**config.mk**
```make
export PLATFORM = sky130hd
export DESIGN_NAME = afs_port
export DESIGN_NICKNAME = d
export VERILOG_FILES = /design/src/core/afs_pkg.sv /design/src/core/afs_fifo.sv /design/src/core/afs_port.sv /design/src/core/afs_sync.sv
export VERILOG_INCLUDE_DIRS = /design/src /design/src/core
export SDC_FILE = /design/constraint.sdc
export NUM_CORES = 1
export LEC_CHECK = 0
export ABC_AREA = 1
export BUFFER_PORTS_ARGS = -buffer_cell sky130_fd_sc_hd__buf_2
export CORE_MARGIN = 1
export CORE_UTILIZATION = 61
export CTS_CLUSTER_SIZE = 8
export DETAILED_ROUTE_END_ITERATION = 7
export PLACE_DENSITY = 0.85
export SLEW_MARGIN = 25
export SYNTH_ARGS = -nofsm -noshare
export SYNTH_HDL_FRONTEND = slang
export SYNTH_SLANG_ARGS = --single-unit
```
**constraint.sdc**
```tcl
create_clock -name clock_i -period 4.1 [get_ports clock_i]
set_input_delay 0.205 -clock clock_i [delete_from_list [all_inputs] [get_ports clock_i]]
set_output_delay 0.205 -clock clock_i [all_outputs]
set_load 0.05 [all_outputs]
```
*****
» EXERCISE INSTRUCTIONS:
From the entries above, return each line with the word "constraint" in it.

» RESULT:
export SDC_FILE = /design/constraint.sdc
**constraint.sdc**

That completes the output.